Rachel Thompson: I think you have to manage your expectations. Like I said, don’t expect to pay your mortgage payment and go on vacation with your royalty checks, especially with your first book. Create a backlist. I didn’t really get to address that but you definitely want to get to at least five books that have been well received. So put your heart and soul into it and hire professionals. I can’t stress that enough. You can’t do it all on your own.


Tim Knox: Let’s talk about the backlist really quickly though because I think that is a great point. Give us your input on the backlist.


Rachel Thompson: Well it’s interesting. I was just in Winnipeg. They flew me up there for a conference and I was there with Julie Kagawa, who is a New York Times and USA Today bestselling YA author, traditionally signed with Harlequin Teen. She said it was really interesting. Once she got to her 5th book, and this seems to be across the board as a sort of weird kind of formula – two books, three books, great.


You’ll sell a little bit, a little bit more. When you get to five books, her book was optioned for a movie and it’s actually getting made. She writes about dragons. She does a lot of fantasy. She was saying that she just plugged away. It took her maybe 10 years of writing. I think a lot of people think they’re going to be successful overnight and of course there’s a great example of somebody who put in the work and then this book hit and, boom, it exploded. I just kind of hear that across the board.

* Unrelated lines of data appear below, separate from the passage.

Context: an optimization exercise on an open-source flow, tuned for small area, a short achievable clock period and few clock cycles. The choices shown serve that exercise and are no tape-out recipe. No functional check of the RTL was part of any run shown here. Power figures rest on the tool's default switching activity, not on a simulated workload.

<file path="design/flow/design.v">
module kbd_scan_react (
    input  wire        clk,
    input  wire        rst,
    input  wire        cmd_valid,
    input  wire [7:0]  cmd,
    output wire        cmd_ready,
    output reg  [7:0]  row_n,
    input  wire [7:0]  col_n,
    input  wire [31:0] rnd_data,
    output reg         rnd_take,
    output wire [17:0] ev,
    output reg         led_valid,
    output reg  [23:0] led_data,
    output reg         draw_valid,
    output reg  [1:0]  draw_sprite,
    output wire [2:0]  fault
);
    localparam [1:0] M_RAINBOW = 2'd0, M_LIGHTNING = 2'd1, M_CHASE = 2'd2, M_CHASE2 = 2'd3;
    localparam [3:0] S_IDLE = 4'd0,
                     S_SCAN = 4'd1,    
                     S_POP  = 4'd2,    
                     S_DBW  = 4'd3,    
                     S_LFW  = 4'd4,    
                     S_LF   = 4'd5,    
                     S_LW0  = 4'd6,    
                     S_LT0  = 4'd7,    
                     S_LW1  = 4'd8,    
                     S_LT1  = 4'd9,    
                     S_LR   = 4'd10,   
                     S_LT2  = 4'd11,   
                     S_KW0  = 4'd12,   
                     S_KT0  = 4'd13,   
                     S_KT1  = 4'd14;   
    reg [3:0]  st;
    reg        rdy;
    reg        f_proto, f_ill;
    reg [2:0]  sc_row;
    reg        row_on;
    reg [2:0]  ic;           
    reg [2:0]   phi;
    reg [63:0]  rs;          
    reg [255:0] rc;          
    reg [7:0]   rv;          
    reg [63:0]  rsn;         
    reg [7:0]   sv;          
    reg [3:0]   pass;        
    reg [7:0]   bvalid;
    reg [7:0]   bkind;
    reg [2:0]   brow;
    reg [7:0]   evrow;
    reg [7:0]   ev_r;        
    reg [59:0] lk;           
    reg [11:0] lt;           
    reg [1:0]  fk;           
    reg        fws;          
    reg [7:0]  ft;
    reg        fpend;        
    reg [6:0]  lcnt;
    reg [3:0]  cidx;
    reg [7:0]  cph;          
    reg [1:0]  mode;
    reg [3:0]  rsel;         
    reg [3:0]  jsel;         
    reg        lb;           
    reg        ltrig;
    reg [7:0]  a_p;
    reg [4:0]  a_k;
    reg        a_fl;
    reg        a_ty;
    reg [1:0]  sprite;
    reg [31:0] dd;           
    reg x_ltf, x_lk, x_lm, x_dt, x_dk, x_lfin, x_lw;
    reg [7:0]  mbyte;
    reg [3:0]  macc;
    reg [2:0]  mcnt;
    reg        mvalid;
    assign cmd_ready = rdy;
    assign fault     = {f_proto, f_ill, 1'b0};
    assign ev        = {ev_r[7:6], 5'd0, ev_r[5:3], 5'd0, ev_r[2:0]};
    wire halted = f_proto | f_ill;
    wire ok     = cmd_valid & rdy & ~halted;
    wire d_scan = (cmd == 8'h10);
    wire d_db   = (cmd == 8'h20);
    wire d_pop  = (cmd == 8'h21);
    wire d_lt   = (cmd == 8'h30);
    wire d_lk   = (cmd == 8'h31);
    wire d_lf   = (cmd == 8'h32);
    wire d_lm   = (cmd[7:2] == 6'b001101);
    wire d_dt   = (cmd == 8'h40);
    wire d_dk   = (cmd == 8'h41);
    wire d_ill  = ~(d_scan | d_db | d_pop | d_lt | d_lk | d_lf | d_lm | d_dt | d_dk);
    wire [7:0]  u_s   = rv[0] ? rs[7:0]  : 8'd0;
    wire [31:0] u_c   = rv[0] ? rc[31:0] : 32'd0;
    wire [7:0]  u_sn  = sv[0] ? rsn[7:0] : 8'd0;
    wire        in_pass = (pass != 4'd0);
    reg  [7:0]  u_s2, u_fire, u_pend;
    reg  [31:0] u_c2;
    reg  [3:0]  uc;
    reg         udif;
    integer k;
    always @* begin
        for (k = 0; k < 8; k = k + 1) begin
            uc   = u_c[4*k +: 4];
            udif = u_sn[k] ^ u_s[k];
            u_fire[k] = udif & (uc == 4'd14);
            u_pend[k] = &uc;
            u_s2[k]   = u_s[k] ^ u_fire[k];
            u_c2[4*k +: 4] = udif ? ((&uc) ? 4'd1 : uc + 4'd1) : 4'd0;
        end
    end
    wire        u_fany   = |u_fire;
    wire [7:0]  lowmask  = (8'd1 << phi) - 8'd1;
    wire        ld_now   = !in_pass && (bvalid == 8'd0) && evrow[phi] && ((evrow & lowmask) == 8'd0);
    wire        q_any    = (bvalid != 8'd0) || (evrow != 8'd0);
    wire        pop_wait = in_pass || ((bvalid == 8'd0) && (evrow != 8'd0));
    reg [2:0] b_col;
    integer n;
    always @* begin
        b_col = 3'd0;
        for (n = 7; n >= 0; n = n - 1)
            if (bvalid[n]) b_col = n;
    end
    wire b_kind = bkind[b_col];
    wire [2:0] sn_wp = sc_row - phi - 3'd1;
    wire       sample = (st == S_SCAN) && row_on;
    wire [4:0] dsub  = {1'b0, cidx} - {1'b0, rsel};
    wire [3:0] d12   = dsub[4] ? dsub[3:0] + 4'd12 : dsub[3:0];
    wire [3:0] d6    = (d12 >= 4'd6) ? d12 - 4'd6 : d12;
    wire [9:0] seedx = {rsel, 6'd0} / 10'd3;            
    wire [7:0] pa    = (fk == 2'd0) ? ft  : cph;
    wire [7:0] pb    = (fk == 2'd0) ? (fws ? seedx[7:0] : 8'd0)
                                    : -{4'd0, (fk == 2'd3) ? d6 : d12};
    wire [7:0] s_p   = pa + pb;
    wire [4:0] s_k   = (fk == 2'd0) ? 5'd0 : lk[5*rsel +: 5];
    wire       s_fl  = (fk == 2'd1);
    wire       s_ty  = lt[rsel];
    wire       b_r0  = (a_p < 8'd85);
    wire       b_r1  = !b_r0 && (a_p < 8'd170);
    wire [9:0] p3    = {2'd0, a_p} + {1'd0, a_p, 1'b0};
    wire [7:0] lo    = b_r0 ? p3[7:0] : b_r1 ? (p3 - 10'd255) : (p3 - 10'd510);   
    wire [8:0] fd    = {a_k, 3'd0} + {2'd0, a_k, 1'b0};                          
    wire [7:0] lo_v  = a_fl ? (a_ty ? 8'd128 : 8'd255) : lo;
    wire [7:0] hi_v  = a_fl ? 8'd255 : ~lo;
    wire [9:0] lo_d  = {2'd0, lo_v} - {1'b0, fd};
    wire [9:0] hi_d  = {2'd0, hi_v} - {1'b0, fd};
    wire [7:0] lo_f  = lo_d[9] ? 8'd0 : lo_d[7:0];
    wire [7:0] hi_f  = hi_d[9] ? 8'd0 : hi_d[7:0];
    wire [7:0] c_r   = a_fl ? lo_f : b_r0 ? hi_f : b_r1 ? 8'd0 : lo_f;
    wire [7:0] c_g   = a_fl ? lo_f : b_r0 ? 8'd0 : b_r1 ? lo_f : hi_f;
    wire [7:0] c_b   = a_fl ? hi_f : b_r0 ? lo_f : b_r1 ? hi_f : 8'd0;
    wire       c_dim = c_r < 8'd100;
    wire [2:0] m5    = macc % 4'd5;
    wire [1:0] m3    = macc % 4'd3;
    wire       r_trig = (mbyte[1:0] == 2'd0) && (m5 == 3'd0);
    wire [1:0] m43   = (mbyte[1:0] == 2'd3) ? 2'd0 : mbyte[1:0];
    wire [2:0] jt    = {1'b0, m3} + 3'd3 - {1'b0, m43};
    wire [1:0] jq    = (jt >= 3'd3) ? jt[1:0] - 2'd3 : jt[1:0];
    wire [3:0] r_j   = {jq, mbyte[1:0]};
    wire [3:0] cidx_next = (cidx == 4'd11) ? 4'd0 : cidx + 4'd1;
    wire [3:0] cidx_twin = (cidx_next >= 4'd6) ? cidx_next - 4'd6 : cidx_next + 4'd6;
    wire [6:0] k_last    = (mode == M_CHASE2) ? 7'd99 : 7'd9;
    wire       lt_fire   = (lcnt == k_last);
    wire dd_hit = x_dk ? 1'b0 : x_dt ? (dd == 32'd398) : (dd == 32'd399);
    wire frame_x = x_ltf | x_lk | x_lm | x_lfin | x_lw;
    wire chase_upd = x_ltf & mode[1];
    wire l_clear   = x_lm & (mode != M_RAINBOW);
    wire l_fade    = chase_upd | x_lfin;
    reg [59:0] lk_n;
    reg [11:0] lt_n;
    reg        wr;
    integer i;
    always @* begin
        for (i = 0; i < 12; i = i + 1) begin
            wr = ((chase_upd | x_lk) & ((i == cidx_next) || (mode == M_CHASE2 && i == cidx_twin))) |
                 (x_lw & (i == jsel));
            lt_n[i] = (x_lw & (i == jsel)) ? lb : lt[i];
            if (l_clear)
                lk_n[5*i +: 5] = 5'd31;
            else if (wr)
                lk_n[5*i +: 5] = l_fade ? 5'd1 : 5'd0;
            else if (l_fade && lk[5*i +: 5] != 5'd31)
                lk_n[5*i +: 5] = lk[5*i +: 5] + 5'd1;
            else
                lk_n[5*i +: 5] = lk[5*i +: 5];
        end
    end
    always @(posedge clk) begin
        led_data <= {c_g, c_r, c_b};
        a_p <= s_p; a_k <= s_k; a_fl <= s_fl; a_ty <= s_ty;
        lt <= lt_n;
        rs  <= {in_pass ? u_s2 : u_s, rs[63:8]};
        rc  <= {in_pass ? u_c2 : u_c, rc[255:32]};
        rsn <= {rsn[7:0], rsn[63:8]};
        if (sample)
            rsn[8*sn_wp +: 8] <= ~col_n;
        if (rst) begin
            st <= S_IDLE; rdy <= 1'b1;
            f_proto <= 1'b0; f_ill <= 1'b0;
            sc_row <= 3'd0; row_on <= 1'b0; ic <= 3'd0; row_n <= 8'hFF;
            phi <= 3'd0; rv <= 8'd0; sv <= 8'd0; pass <= 4'd0;
            bvalid <= 8'd0; evrow <= 8'd0; ev_r <= 8'd0;
            lk <= {12{5'd31}}; fk <= 2'd1; fws <= 1'b0; ft <= 8'd255; fpend <= 1'b0;
            lcnt <= 7'd0; cidx <= 4'd0; cph <= 8'd255; mode <= M_RAINBOW;
            rsel <= 4'd0;
            sprite <= 2'd0; dd <= 32'd0;
            x_ltf <= 1'b0; x_lk <= 1'b0; x_lm <= 1'b0;
            x_dt <= 1'b0; x_dk <= 1'b0; x_lfin <= 1'b0; x_lw <= 1'b0;
            rnd_take <= 1'b0; led_valid <= 1'b0; draw_valid <= 1'b0;
            mcnt <= 3'd0; macc <= 4'd0; mvalid <= 1'b0;
        end else begin
            x_ltf <= 1'b0; x_lk <= 1'b0; x_lm <= 1'b0;
            x_dt <= 1'b0; x_dk <= 1'b0; x_lfin <= 1'b0; x_lw <= 1'b0;
            rnd_take   <= 1'b0;
            led_valid  <= 1'b0;
            draw_valid <= 1'b0;
            if (rnd_take) begin
                mcnt <= 3'd0; macc <= 4'd0; mvalid <= 1'b0;
            end else if (!mvalid) begin
                case (mcnt)
                3'd0: mbyte <= rnd_data[31:24];
                3'd1: mbyte <= rnd_data[23:16];
                3'd2: mbyte <= rnd_data[15:8];
                default: mbyte <= rnd_data[7:0];
                endcase
                if (mcnt != 3'd0)
                    macc <= ({2'd0, macc} + mbyte[7:4] + mbyte[3:0]) % 6'd15;
                if (mcnt == 3'd4)
                    mvalid <= 1'b1;
                else
                    mcnt <= mcnt + 3'd1;
            end
            ic <= row_on ? 3'd0 : (ic[2] ? 3'd4 : ic + 3'd1);
            phi <= phi + 3'd1;
            rv  <= {1'b1, rv[7:1]};
            sv  <= {sv[0], sv[7:1]};
            if (sample)
                sv[sn_wp] <= 1'b1;
            if (in_pass) begin
                pass <= pass - 4'd1;
                if (u_fany) begin
                    if (bvalid == 8'd0 || phi < brow) begin
                        if (bvalid != 8'd0) evrow[brow] <= 1'b1;
                        brow <= phi; bvalid <= u_fire; bkind <= u_sn;
                    end else
                        evrow[phi] <= 1'b1;
                end
            end else if (ld_now) begin
                brow <= phi; bvalid <= u_pend; bkind <= u_s;
                evrow[phi] <= 1'b0;
            end
            lk <= lk_n;
            if (x_lm) begin
                if (mode == M_RAINBOW)
                    fpend <= 1'b1;
                else begin
                    fk <= mode; cidx <= 4'd0; cph <= 8'd255;
                end
            end else if (chase_upd | x_lk) begin
                cidx <= cidx_next;
                cph  <= cph + 8'd1;
            end
            if (x_ltf && mode == M_RAINBOW) begin
                fk <= 2'd0;
                if (fpend) begin
                    fws <= 1'b1; ft <= 8'd0; fpend <= 1'b0;
                end else
                    ft <= ft + 8'd1;
            end
            if (x_dk)
                dd <= 32'd0;
            else if (x_dt)
                dd <= dd + 32'd1;
            case (st)
            S_IDLE: begin
                if (ok) begin
                    if (d_scan) begin
                        st <= S_SCAN; rdy <= 1'b0; sc_row <= 3'd0;
                        if (ic >= 3'd3 && !in_pass) begin
                            row_n <= 8'hFE; row_on <= 1'b1;
                        end
                    end
                    if (d_db) begin
                        if (in_pass) begin
                            st <= S_DBW; rdy <= 1'b0;
                        end else if (q_any)
                            f_proto <= 1'b1;
                        else
                            pass <= 4'd8;
                    end
                    if (d_pop) begin
                        st <= S_POP; rdy <= 1'b0;
                    end
                    if (d_lt) begin
                        if (lt_fire) begin
                            lcnt <= 7'd0;
                            if (mode == M_LIGHTNING) begin
                                rdy <= 1'b0;
                                if (mvalid) begin
                                    st <= S_LT0; rnd_take <= 1'b1; ltrig <= r_trig;
                                end else
                                    st <= S_LW0;
                            end else
                                x_ltf <= 1'b1;
                        end else
                            lcnt <= lcnt + 7'd1;
                    end
                    if (d_lk) begin
                        if (mode == M_LIGHTNING) begin
                            rdy <= 1'b0;
                            if (mvalid) begin
                                st <= S_KT0; rnd_take <= 1'b1; jsel <= r_j;
                            end else
                                st <= S_KW0;
                        end else if (mode == M_CHASE)
                            x_lk <= 1'b1;
                    end
                    if (d_lf) begin
                        rdy <= 1'b0;
                        if (frame_x)
                            st <= S_LFW;
                        else begin
                            st <= S_LF; rsel <= 4'd1;
                        end
                    end
                    if (d_lm) begin
                        mode <= cmd[1:0]; lcnt <= 7'd0; x_lm <= 1'b1;
                    end
                    if (d_dt) begin
                        x_dt <= 1'b1;
                        if (dd_hit) begin
                            sprite <= 2'd0; draw_sprite <= 2'd0; draw_valid <= 1'b1;
                        end
                    end
                    if (d_dk) begin
                        x_dk <= 1'b1;
                        sprite      <= (sprite == 2'd1) ? 2'd2 : 2'd1;
                        draw_sprite <= (sprite == 2'd1) ? 2'd2 : 2'd1;
                        draw_valid  <= 1'b1;
                    end
                    if (d_ill)
                        f_ill <= 1'b1;
                end
            end
            S_SCAN: begin
                if (row_on) begin
                    row_n  <= 8'hFF;
                    row_on <= 1'b0;
                    sc_row <= sc_row + 3'd1;
                    if (sc_row == 3'd7) begin
                        st <= S_IDLE; rdy <= 1'b1;
                    end
                end else if (ic >= 3'd3 && !in_pass) begin
                    row_n  <= ~(8'd1 << sc_row);
                    row_on <= 1'b1;
                end
            end
            S_DBW: begin
                if (!in_pass) begin
                    st <= S_IDLE; rdy <= 1'b1;
                    if (q_any)
                        f_proto <= 1'b1;
                    else
                        pass <= 4'd8;
                end
            end
            S_POP: if (!pop_wait) begin
                st <= S_IDLE; rdy <= 1'b1;
                if (bvalid == 8'd0)
                    ev_r <= 8'd0;
                else begin
                    ev_r <= {1'b1, b_kind, brow, b_col};
                    bvalid[b_col] <= 1'b0;
                    if (b_kind) begin
                        x_dk <= 1'b1;
                        sprite      <= (sprite == 2'd1) ? 2'd2 : 2'd1;
                        draw_sprite <= (sprite == 2'd1) ? 2'd2 : 2'd1;
                        draw_valid  <= 1'b1;
                        if (mode == M_LIGHTNING) begin
                            rdy <= 1'b0;
                            if (mvalid) begin
                                st <= S_KT0; rnd_take <= 1'b1; jsel <= r_j;
                            end else
                                st <= S_KW0;
                        end else if (mode == M_CHASE)
                            x_lk <= 1'b1;
                    end
                end
            end
            S_LFW: begin
                if (!frame_x) begin
                    st <= S_LF; rsel <= 4'd1;
                end
            end
            S_LF: begin
                led_valid <= 1'b1;
                if (rsel == 4'd12) begin
                    st <= S_IDLE; rdy <= 1'b1; rsel <= 4'd0;
                end else
                    rsel <= rsel + 4'd1;
            end
            S_LW0: begin
                if (mvalid) begin
                    st <= S_LT0; rnd_take <= 1'b1; ltrig <= r_trig;
                end
            end
            S_LT0: begin
                if (ltrig)
                    st <= S_LW1;
                else begin
                    st <= S_IDLE; rdy <= 1'b1; x_lfin <= 1'b1;
                end
            end
            S_LW1: begin
                if (mvalid) begin
                    st <= S_LT1; rnd_take <= 1'b1; jsel <= r_j; rsel <= r_j;
                end
            end
            S_LT1: begin
                st <= S_LR; rsel <= 4'd0;
            end
            S_LR: begin
                if (c_dim) begin
                    st <= S_LT2; rnd_take <= 1'b1;
                end else begin
                    st <= S_IDLE; rdy <= 1'b1; x_lfin <= 1'b1;
                end
            end
            S_LT2: begin
                lb <= rnd_data[0];
                st <= S_IDLE; rdy <= 1'b1; x_lfin <= 1'b1; x_lw <= 1'b1;
            end
            S_KW0: begin
                if (mvalid) begin
                    st <= S_KT0; rnd_take <= 1'b1; jsel <= r_j;
                end
            end
            S_KT0: begin
                st <= S_KT1; rnd_take <= 1'b1;
            end
            S_KT1: begin
                lb <= rnd_data[0];
                st <= S_IDLE; rdy <= 1'b1; x_lw <= 1'b1;
            end
            default: begin
                st <= S_IDLE; rdy <= 1'b1;
            end
            endcase
        end
    end
endmodule
</file>
<file path="design/flow/flow/run.sh">
#!/bin/bash
# Standard ORFS layout (standard synthesis), with timing repair aimed at a
# larger setup slack than the default so that the achieved period is short.
set -euo pipefail
bash standard.sh SETUP_SLACK_MARGIN=10 finish > standard.log 2>&1
</file>
<file path="design/flow/standard.sh">
#!/bin/bash
# synth_recipe.tcl (not shown) runs the flow's synth.tcl, then flattens the netlist and writes it again
# the make line also repeats each setting of config.mk as NAME=value (left out here)
make -C /OpenROAD-flow-scripts/flow DESIGN_CONFIG=/design/flow/config.mk WORK_HOME=/design/flow/orfs CLKGATE_MAP_FILE= SYNTH_SCRIPT=/design/flow/synth_recipe.tcl "${@:-finish}"
</file>
<file path="design/flow/config.mk">
export PLATFORM = sky130hd
export DESIGN_NAME = kbd_scan_react
export DESIGN_NICKNAME = kbd_scan_react
export VERILOG_FILES = /design/flow/design.v
export SDC_FILE = /design/flow/constraint.sdc
export NUM_CORES = 8
export LEC_CHECK = 0
export CAP_MARGIN = 20
export CORE_MARGIN = 2
export CORE_UTILIZATION = 40
export PLACE_DENSITY = 0.6
export SLEW_MARGIN = 20
</file>
<file path="design/flow/constraint.sdc">
create_clock -name core_clock -period 14.0 [get_ports {clk}]
set_input_delay 2.8000 -clock core_clock [delete_from_list [all_inputs] [get_ports {clk}]]
set_output_delay 2.8000 -clock core_clock [all_outputs]
set_load 0.01 [all_outputs]
</file>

Once you get to that 5th book. Even Hugh Howey has been writing for years and years before Wool hit. What a nice guy but even he says, you know, you have to put in the time. You have to put in the effort and you have to make sure that you have more than one book available. People tend to buy from the same author if they like their work.


Series of course are very big right now. I think that you have to sort of look at the market and learn it. If you don’t know it, hire somebody like myself or somebody else that you know or trust who has experience or who can help you learn what you need to know to then go do it on your own.


Tim Knox: Right when I talked to Hugh, he had a long range plan. He’s such a fascinating guy. His original plan was, okay, I’m going to write two books a year for 10 years. I figure within that time someone will pick up on one of my books and I’ll have 10 to 20 books in my backlist, and that’s basically what happened. When they found Wool they started going back and reading his backlist. Rachel Thompson, great advice as always. Where can we find more information about you?


Rachel Thompson: I spend most of my time, if I’m on social media, on Twitter. I’m @RachelintheOC, which is my Twitter account or for any kind of free advice with regard to marketing, social media or branding I have @BadRedheadMedia. That’s the handle. I’m also on Facebook, Google+, Pinterest and I have websites of the same name – RachelintheOC.com and BadRedheadMedia.com.


Tim Knox: Very good and we will put links to everything on our site. Rachel, this has been a pleasure. Let’s do it again.


Rachel Thompson: Okay, thanks very much.